Your task is to find every line in the records that holds the string "with" and copy it.

• **RECORDS TO PROCESS**
──────

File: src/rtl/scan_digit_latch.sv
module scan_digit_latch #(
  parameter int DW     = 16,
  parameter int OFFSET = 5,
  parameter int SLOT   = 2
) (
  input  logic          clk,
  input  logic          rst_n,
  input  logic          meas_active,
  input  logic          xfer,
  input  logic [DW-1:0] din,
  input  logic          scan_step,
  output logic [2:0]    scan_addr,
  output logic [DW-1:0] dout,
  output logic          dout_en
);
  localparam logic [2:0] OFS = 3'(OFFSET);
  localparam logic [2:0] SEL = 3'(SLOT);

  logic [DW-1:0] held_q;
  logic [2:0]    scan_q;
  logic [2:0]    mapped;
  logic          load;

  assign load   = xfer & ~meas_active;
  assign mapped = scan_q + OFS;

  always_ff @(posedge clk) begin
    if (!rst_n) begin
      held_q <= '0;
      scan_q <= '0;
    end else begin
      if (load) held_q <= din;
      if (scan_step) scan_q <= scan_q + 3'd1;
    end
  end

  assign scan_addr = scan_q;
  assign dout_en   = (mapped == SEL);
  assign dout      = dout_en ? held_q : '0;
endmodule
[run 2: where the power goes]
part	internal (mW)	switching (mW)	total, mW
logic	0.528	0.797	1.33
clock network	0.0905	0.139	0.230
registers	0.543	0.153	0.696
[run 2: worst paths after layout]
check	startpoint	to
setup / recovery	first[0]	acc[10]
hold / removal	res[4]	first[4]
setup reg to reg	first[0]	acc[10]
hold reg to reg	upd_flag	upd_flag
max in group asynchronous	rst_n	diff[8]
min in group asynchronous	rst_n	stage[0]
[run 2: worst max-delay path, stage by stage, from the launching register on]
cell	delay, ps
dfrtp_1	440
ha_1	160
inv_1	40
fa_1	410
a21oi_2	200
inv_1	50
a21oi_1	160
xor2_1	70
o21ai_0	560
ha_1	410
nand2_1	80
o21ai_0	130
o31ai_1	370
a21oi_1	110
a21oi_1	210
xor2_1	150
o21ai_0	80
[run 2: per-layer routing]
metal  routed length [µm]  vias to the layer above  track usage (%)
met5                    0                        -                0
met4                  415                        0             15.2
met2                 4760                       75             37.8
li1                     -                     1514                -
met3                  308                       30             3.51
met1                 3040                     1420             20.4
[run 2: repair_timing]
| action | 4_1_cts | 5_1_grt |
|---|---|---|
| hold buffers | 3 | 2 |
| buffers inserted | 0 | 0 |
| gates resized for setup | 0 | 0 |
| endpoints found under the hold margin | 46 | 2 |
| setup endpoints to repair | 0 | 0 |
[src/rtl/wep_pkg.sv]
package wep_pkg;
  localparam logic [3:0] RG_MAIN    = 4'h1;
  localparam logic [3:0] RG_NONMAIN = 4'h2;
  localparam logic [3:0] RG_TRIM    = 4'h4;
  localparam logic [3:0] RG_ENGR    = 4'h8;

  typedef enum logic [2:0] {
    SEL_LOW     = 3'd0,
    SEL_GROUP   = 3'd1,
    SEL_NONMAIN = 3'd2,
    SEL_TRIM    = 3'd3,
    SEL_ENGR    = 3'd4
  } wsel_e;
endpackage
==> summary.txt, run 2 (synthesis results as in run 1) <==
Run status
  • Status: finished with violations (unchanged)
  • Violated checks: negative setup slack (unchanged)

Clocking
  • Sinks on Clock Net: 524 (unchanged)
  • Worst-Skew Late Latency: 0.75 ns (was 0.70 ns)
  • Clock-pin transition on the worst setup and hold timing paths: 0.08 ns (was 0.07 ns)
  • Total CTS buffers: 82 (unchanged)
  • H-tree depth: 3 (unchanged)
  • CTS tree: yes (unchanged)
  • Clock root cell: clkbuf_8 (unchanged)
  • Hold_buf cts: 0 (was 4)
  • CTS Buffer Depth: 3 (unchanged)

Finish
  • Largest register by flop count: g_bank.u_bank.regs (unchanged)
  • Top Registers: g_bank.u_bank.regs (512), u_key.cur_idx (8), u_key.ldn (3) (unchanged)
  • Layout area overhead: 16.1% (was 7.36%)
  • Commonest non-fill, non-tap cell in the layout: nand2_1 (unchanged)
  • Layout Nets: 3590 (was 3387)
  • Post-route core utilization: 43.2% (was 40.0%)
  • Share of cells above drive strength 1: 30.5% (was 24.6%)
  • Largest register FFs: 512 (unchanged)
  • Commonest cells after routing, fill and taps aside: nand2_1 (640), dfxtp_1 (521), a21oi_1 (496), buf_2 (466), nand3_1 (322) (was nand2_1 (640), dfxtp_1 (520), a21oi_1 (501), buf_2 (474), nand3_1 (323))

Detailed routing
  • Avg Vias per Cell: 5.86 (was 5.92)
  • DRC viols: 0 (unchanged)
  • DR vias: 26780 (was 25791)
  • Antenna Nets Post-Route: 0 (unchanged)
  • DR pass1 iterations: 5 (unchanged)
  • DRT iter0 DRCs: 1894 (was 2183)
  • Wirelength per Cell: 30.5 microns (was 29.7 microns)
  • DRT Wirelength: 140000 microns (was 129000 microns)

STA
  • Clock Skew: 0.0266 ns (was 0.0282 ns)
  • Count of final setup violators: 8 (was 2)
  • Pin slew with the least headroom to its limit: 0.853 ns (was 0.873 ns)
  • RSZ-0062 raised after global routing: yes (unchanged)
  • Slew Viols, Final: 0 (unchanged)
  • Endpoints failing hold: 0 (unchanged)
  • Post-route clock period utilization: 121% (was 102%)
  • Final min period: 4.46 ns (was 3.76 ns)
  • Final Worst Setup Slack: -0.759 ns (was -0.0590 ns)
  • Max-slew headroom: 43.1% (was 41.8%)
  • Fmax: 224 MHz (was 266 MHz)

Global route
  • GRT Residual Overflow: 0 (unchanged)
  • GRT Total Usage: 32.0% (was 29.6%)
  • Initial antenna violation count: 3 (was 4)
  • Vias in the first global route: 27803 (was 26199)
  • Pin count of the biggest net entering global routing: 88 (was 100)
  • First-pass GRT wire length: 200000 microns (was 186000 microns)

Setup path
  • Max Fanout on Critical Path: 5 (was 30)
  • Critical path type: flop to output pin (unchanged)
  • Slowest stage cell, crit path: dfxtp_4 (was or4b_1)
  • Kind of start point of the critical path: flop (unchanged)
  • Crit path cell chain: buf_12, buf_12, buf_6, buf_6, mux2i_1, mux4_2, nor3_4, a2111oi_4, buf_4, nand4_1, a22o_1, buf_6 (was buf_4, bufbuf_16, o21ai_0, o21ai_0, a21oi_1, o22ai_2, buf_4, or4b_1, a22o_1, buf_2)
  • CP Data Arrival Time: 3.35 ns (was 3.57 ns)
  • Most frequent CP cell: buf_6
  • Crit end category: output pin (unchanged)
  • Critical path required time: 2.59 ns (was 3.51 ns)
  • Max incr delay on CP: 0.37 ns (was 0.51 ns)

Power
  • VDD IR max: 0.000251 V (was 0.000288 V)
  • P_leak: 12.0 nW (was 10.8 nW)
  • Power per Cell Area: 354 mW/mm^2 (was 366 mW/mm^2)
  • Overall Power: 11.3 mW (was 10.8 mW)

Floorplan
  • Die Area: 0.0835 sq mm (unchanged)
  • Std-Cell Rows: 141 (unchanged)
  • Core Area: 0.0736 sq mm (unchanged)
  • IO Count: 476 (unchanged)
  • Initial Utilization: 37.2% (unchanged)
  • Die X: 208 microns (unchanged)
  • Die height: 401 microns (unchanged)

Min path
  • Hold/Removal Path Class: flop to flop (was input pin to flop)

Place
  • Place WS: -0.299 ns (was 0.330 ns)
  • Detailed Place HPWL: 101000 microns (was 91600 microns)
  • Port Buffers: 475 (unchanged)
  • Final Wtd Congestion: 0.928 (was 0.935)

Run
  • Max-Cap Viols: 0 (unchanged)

──────

• **TASK RESULT**
  • Status: finished with violations (unchanged)
  • Pin slew with the least headroom to its limit: 0.853 ns (was 0.873 ns)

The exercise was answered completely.